Buying Lender Foreclosures or REOs
Purchasing a home from a lender that foreclosed on the property may appear to present an opportunity and may, in fact, turn out to be one. However, there are risks attached to purchasing lender foreclosures, also known as REOs (Real Estate Owned).
Following are some things to consider before making an offer to purchase an REO:
- A percentage of owners vandalize or sabotage the property out of spite before it goes back to the lender. While it is illegal and highly unethical, some leave scorched earth by doing the following:
- Pouring concrete into plumbing fixtures and both interior and exterior drains;
- Removing roof tiles, creating holes, and then replacing the tiles;
- Cutting low voltage wires;
- Fraying high voltage electrical wires in locations not likely to be seen such as attics;
- Creating leaks in air conditioning condensation lines that can lead to water damage and mold; and
- Damaging underground irrigation systems;
- Foreclosure homes are sold in "as is" condition by former lenders that never occupied the property.
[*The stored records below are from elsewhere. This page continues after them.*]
<file path="src/rtl/tone_seq_pkg.sv">
// Shared types and constants for the tone sequencer: FSM state encoding,
// note-table entry layout and default timing constants.
package tone_seq_pkg;

   localparam int DEFAULT_TICK_DIV = 50000;
   localparam int DEFAULT_DUR_W    = 16;

   typedef enum logic [2:0] {
      IDLE,
      FETCH,
      PLAY,
      GAP,
      FIN
   } state_e;

   typedef struct packed {
      logic [31:0]              freq;
      logic [DEFAULT_DUR_W-1:0] dur;
   } note_t;

   // A counter for a divide-by-1 still needs one bit of storage.
   function automatic int clog2_min1(input int v);
      return (v > 1) ? $clog2(v) : 1;
   endfunction

endpackage

</file>
<file path="src/rtl/tone_tick_gen.sv">
// Free-running prescaler with synchronous clear; tick_o is high for one
// cycle out of every TICK_DIV, the first one TICK_DIV-1 cycles after a clear.
module tone_tick_gen
   import tone_seq_pkg::*;
#(
   parameter int TICK_DIV = DEFAULT_TICK_DIV
) (
   input  logic clk,
   input  logic rst,
   input  logic clr_i,
   output logic tick_o
);

   localparam int            PW   = clog2_min1(TICK_DIV);
   localparam logic [PW-1:0] LAST = PW'(TICK_DIV - 1);

   logic [PW-1:0] cnt_q, cnt_d;

   always_comb begin
      cnt_d = cnt_q + PW'(1);
      if (clr_i || (cnt_q == LAST)) cnt_d = '0;
   end

   always_ff @(posedge clk) begin
      if (rst) cnt_q <= '0;
      else     cnt_q <= cnt_d;
   end

   assign tick_o = (cnt_q == LAST);

endmodule

</file>
<file path="src/rtl/tone_sequencer.sv">
// Note-table player driving the buzzer frequency divider (half-period + run).
// Optional looping playback is enabled by defining TONE_SEQ_LOOP_EN.
//
// state | meaning
// IDLE  | waiting for start; note_idx holds last value
// FETCH | latch table[note_idx] into holding regs; dur=0 skips the entry
// PLAY  | divider runs (unless rest) for dur ticks
// GAP   | divider stopped for GAP_TICKS ticks after each note
// FIN   | one-cycle done pulse, then IDLE
module tone_sequencer
   import tone_seq_pkg::*;
#(
   parameter int DEPTH     = 16,
   parameter int ADDR_W    = 4,
   parameter int DUR_W     = DEFAULT_DUR_W,
   parameter int TICK_DIV  = DEFAULT_TICK_DIV,
   parameter int GAP_TICKS = 10
) (
   input  logic              clk,
   input  logic              rst,
   input  logic              wr_en,
   input  logic [ADDR_W-1:0] wr_addr,
   input  logic [31:0]       wr_freq,
   input  logic [DUR_W-1:0]  wr_dur,
   input  logic [ADDR_W:0]   seq_len,
   input  logic              start,
   input  logic              stop,
`ifdef TONE_SEQ_LOOP_EN
   input  logic              loop,
`endif
   output logic [31:0]       freq_out,
   output logic              div_run,
   output logic [ADDR_W-1:0] note_idx,
   output logic              busy,
   output logic              done
);

   note_t             note_tbl_q [DEPTH];
   note_t             entry;
   state_e            state_q, state_d;
   logic [ADDR_W-1:0] idx_q, idx_d;
   logic [ADDR_W:0]   len_q, len_d;
   logic [31:0]       freq_q, freq_d;
   logic [DUR_W-1:0]  tick_cnt_q, tick_cnt_d;
   logic              loop_q, loop_d, loop_in;
   logic              adv, tick, tick_clr;

`ifdef TONE_SEQ_LOOP_EN
   assign loop_in = loop;
`else
   assign loop_in = 1'b0;
`endif

   always_ff @(posedge clk) begin
      if (wr_en) note_tbl_q[wr_addr] <= '{freq: wr_freq, dur: DEFAULT_DUR_W'(wr_dur)};
   end

   assign entry = note_tbl_q[idx_q];

   tone_tick_gen #(.TICK_DIV(TICK_DIV)) u_tick (
      .clk    (clk),
      .rst    (rst),
      .clr_i  (tick_clr),
      .tick_o (tick)
   );

   // Prescaler restarts whenever a timed state is entered, so each PLAY/GAP
   // lasts an exact multiple of TICK_DIV cycles.
   assign tick_clr = ((state_q != PLAY) && (state_q != GAP)) || (state_d != state_q);

   always_comb begin
      state_d    = state_q;
      idx_d      = idx_q;
      len_d      = len_q;
      freq_d     = freq_q;
      tick_cnt_d = tick_cnt_q;
      loop_d     = loop_q;
      adv        = 1'b0;
      case (state_q)
         IDLE: begin
            if (start && !stop) begin
               len_d   = seq_len;
               idx_d   = '0;
               loop_d  = loop_in;
               state_d = (seq_len != '0) ? FETCH : FIN;
            end
         end
         FETCH: begin
            freq_d     = entry.freq;
            tick_cnt_d = DUR_W'(entry.dur);
            if (entry.dur == '0) adv = 1'b1;
            else                 state_d = PLAY;
         end
         PLAY: begin
            if (tick) begin
               if (tick_cnt_q > DUR_W'(1)) begin
                  tick_cnt_d = tick_cnt_q - DUR_W'(1);
               end else if (GAP_TICKS > 0) begin
                  tick_cnt_d = DUR_W'(GAP_TICKS);
                  state_d    = GAP;
               end else begin
                  tick_cnt_d = '0;
                  adv        = 1'b1;
               end
            end
         end
         GAP: begin
            if (tick) begin
               if (tick_cnt_q > DUR_W'(1)) begin
                  tick_cnt_d = tick_cnt_q - DUR_W'(1);
               end else begin
                  tick_cnt_d = '0;
                  adv        = 1'b1;
               end
            end
         end
         FIN:     state_d = IDLE;
         default: state_d = IDLE;
      endcase

      if (adv) begin
         if ({1'b0, idx_q} == (len_q - (ADDR_W+1)'(1))) begin
            if (loop_q) begin
               idx_d   = '0;
               state_d = FETCH;
            end else begin
               state_d = FIN;
            end
         end else begin
            idx_d   = idx_q + ADDR_W'(1);
            state_d = FETCH;
         end
      end

      // Abort wins over start and over any same-cycle advance.
      if (stop) begin
         state_d = IDLE;
         idx_d   = idx_q;
      end
   end

   always_ff @(posedge clk) begin
      if (rst) begin
         state_q    <= IDLE;
         idx_q      <= '0;
         len_q      <= '0;
         freq_q     <= '0;
         tick_cnt_q <= '0;
         loop_q     <= 1'b0;
      end else begin
         state_q    <= state_d;
         idx_q      <= idx_d;
         len_q      <= len_d;
         freq_q     <= freq_d;
         tick_cnt_q <= tick_cnt_d;
         loop_q     <= loop_d;
      end
   end

   assign freq_out = freq_q;
   assign div_run  = (state_q == PLAY) && (freq_q != '0);
   assign note_idx = idx_q;
   assign busy     = (state_q != IDLE);
   assign done     = (state_q == FIN);

endmodule

</file>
Consequently, you must rely on your own inspection to a much higher degree than when you purchase from someone who has been living in the property and is obligated by law to disclose everything that would effect prospect’s decision to buy or not to buy, and the price he or she would agree to pay.
- Foreclosure homes are properties that no one purchased at the public foreclosure auction.
- The cost of repairs must be paid with cash. You cannot include such costs in the loan amount.
If you decide to make an offer on a foreclosed property, you should hire a licensed general contractor to inspect the entire property before making a commitment. Caution is highly advised.